Era uma manhã que tinha tudo para ser fria e me recordo que sai de casa bem agasalhada. Mas à medida que ia me aproximando da rua, para ir à vaga onde meu carro estava estacionado, o sol começava a me banhar com aqueles raios tímidos de inverno e a me aquecer.
Quando me sentei ao volante, já tirei minha echarpe e abri um pouquinho o vidro. Aquele dia, então, seria mais quente do que eu esperava. Ainda bem!
Aquela terça-feira, começou de fato, com um belo café da manhã na companhia de uma amiga que amo servido em sua casa. Passamos horas conversando sobre tudo e nada, almoçamos e a hora de ir para o trabalho já era chegada.

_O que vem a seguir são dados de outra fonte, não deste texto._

--- config.mk ---
export PLATFORM = sky130hd
export DESIGN_NAME = spike_net_interface
export DESIGN_NICKNAME = d
export VERILOG_FILES = /design/src/rtl/spike_noc_pkg.sv /design/src/rtl/spike_net_interface_sync_fifo.sv /design/src/rtl/spike_net_interface.sv
export SDC_FILE = /design/constraint.sdc
export NUM_CORES = 1
export LEC_CHECK = 0
export ABC_CLOCK_PERIOD_IN_PS = 3130
export CORE_AREA = 3 3 134 136
export DETAILED_ROUTE_END_ITERATION = 8
export DIE_AREA = 0 0 137 139
export GPL_TIMING_DRIVEN = 0
export PLACE_DENSITY = 0.76
export SLEW_MARGIN = 20
export SYNTH_ARGS = -nofsm -noshare
export SYNTH_HDL_FRONTEND = slang
export SYNTH_SLANG_ARGS = --single-unit
--- constraint.sdc ---
create_clock -name clk -period 3.13 [get_ports clk]
set_clock_uncertainty 0.15 [all_clocks]
set_input_delay 0.4695 -clock clk [delete_from_list [all_inputs] [get_ports clk]]
set_output_delay 0.4695 -clock clk [all_outputs]
set_load 0.05 [all_outputs]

Agora era o meio do dia e o sol perseverava em aquecer e trazer conforto. Foi dirigindo pela via expressa da cidade, agradecendo pelo sol que fazia, que um novo personagem surgiu: o vento. Aquele do qual gosto tanto: forte e que vem de encontro ao rosto! O mais curioso é que até ele estava quente. Era um soprar delicado, gostoso, aquecido, e quanto mais rápido eu dirigia, mais decididamente ele entrava pelas janelas do carro e mexia com meus cabelos.

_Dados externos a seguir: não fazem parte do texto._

### src/rtl/mips_ctrl_pkg.sv
// Shared encodings for the multi-cycle MIPS controller: opcodes, FSM states,
// ALU_CONTROL codes, mux selects and the decoded control bundle.
package mips_ctrl_pkg;

  localparam logic [5:0] OP_RTYPE = 6'h00;
  localparam logic [5:0] OP_J     = 6'h02;
  localparam logic [5:0] OP_JAL   = 6'h03;
  localparam logic [5:0] OP_BEQ   = 6'h04;
  localparam logic [5:0] OP_BNE   = 6'h05;
  localparam logic [5:0] OP_ADDI  = 6'h08;
  localparam logic [5:0] OP_SLTI  = 6'h0A;
  localparam logic [5:0] OP_ANDI  = 6'h0C;
  localparam logic [5:0] OP_ORI   = 6'h0D;
  localparam logic [5:0] OP_LB    = 6'h20;
  localparam logic [5:0] OP_LH    = 6'h21;
  localparam logic [5:0] OP_LW    = 6'h23;
  localparam logic [5:0] OP_SW    = 6'h2B;
  localparam logic [5:0] FN_JR    = 6'h08;

  typedef enum logic [3:0] {
    ST_FETCH     = 4'd0,
    ST_DECODE    = 4'd1,
    ST_MEM_ADDR  = 4'd2,
    ST_MEM_READ  = 4'd3,
    ST_MEM_WB    = 4'd4,
    ST_MEM_WRITE = 4'd5,
    ST_R_EXEC    = 4'd6,
    ST_R_WB      = 4'd7,
    ST_I_EXEC    = 4'd8,
    ST_I_WB      = 4'd9,
    ST_BRANCH    = 4'd10,
    ST_JUMP      = 4'd11,
    ST_JAL       = 4'd12,
    ST_JR        = 4'd13,
    ST_ILLEGAL   = 4'd14
  } state_t;

  localparam logic [3:0] ALU_ADD   = 4'd0;
  localparam logic [3:0] ALU_SUB   = 4'd1;
  localparam logic [3:0] ALU_FUNCT = 4'd2;
  localparam logic [3:0] ALU_AND   = 4'd3;
  localparam logic [3:0] ALU_OR    = 4'd4;
  localparam logic [3:0] ALU_SLT   = 4'd5;

  localparam logic [1:0] REGDST_RT = 2'd0;
  localparam logic [1:0] REGDST_RD = 2'd1;
  localparam logic [1:0] REGDST_RA = 2'd2;

  localparam logic [1:0] MTR_ALUOUT = 2'd0;
  localparam logic [1:0] MTR_MDR    = 2'd1;
  localparam logic [1:0] MTR_PC     = 2'd2;

  localparam logic [1:0] SRCB_RT      = 2'd0;
  localparam logic [1:0] SRCB_FOUR    = 2'd1;
  localparam logic [1:0] SRCB_IMM     = 2'd2;
  localparam logic [1:0] SRCB_IMM_SH2 = 2'd3;

  localparam logic [1:0] PCSRC_ALU    = 2'd0;
  localparam logic [1:0] PCSRC_ALUOUT = 2'd1;
  localparam logic [1:0] PCSRC_JUMP   = 2'd2;
  localparam logic [1:0] PCSRC_RS     = 2'd3;

  localparam logic [1:0] LS_BYTE = 2'd0;
  localparam logic [1:0] LS_HALF = 2'd1;
  localparam logic [1:0] LS_WORD = 2'd2;

  typedef struct packed {
    logic       pc_write;
    logic       pc_write_cond;
    logic       branch_ne;
    logic       i_or_d;
    logic       mem_read;
    logic       mem_write;
    logic       ir_write;
    logic       reg_write;
    logic [1:0] reg_dst;
    logic [1:0] mem_to_reg;
    logic [1:0] load_size;
    logic       alu_src_a;
    logic [1:0] alu_src_b;
    logic       sign_zero_extend;
    logic [3:0] alu_op;
    logic [1:0] pc_source;
    logic       illegal;
  } ctrl_t;

  function automatic logic [1:0] load_size_of(input logic [5:0] op);
    case (op)
      OP_LB:   return LS_BYTE;
      OP_LH:   return LS_HALF;
      default: return LS_WORD;
    endcase
  endfunction

  function automatic logic [3:0] imm_alu_op(input logic [5:0] op);
    case (op)
      OP_ANDI: return ALU_AND;
      OP_ORI:  return ALU_OR;
      OP_SLTI: return ALU_SLT;
      default: return ALU_ADD;
    endcase
  endfunction

endpackage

Mas a cena que estava sendo composta lá fora era linda: uma dança. As árvores se mexiam compassadamente de uma lado para o outro e, harmoniosamente, quase competiam para ver qual delas balançava mais os galhos, as folhas, os ramos. Do chão, das próprias árvores e quem sabe mais de onde, folhas eram arrastadas e formavam um redemoinho verde e alto. Era exuberante. Determinado, o vento indicava a direção para as folhas e árvores, ao mesmo tempo que cantava para elas. Era um espetáculo delicado e forte, e eu estava nele. Eu estava inserida em toda aquela beleza. O redemoinho corria ao redor do meu carro, uma das folhas se aventurou e caiu no meu colo.
Fui mais surpreendida e agradada do que podia imaginar: Deus compôs pra mim uma linda dança com os personagens que mais gosto: o sol e o vento. E foi uma combinação perfeita.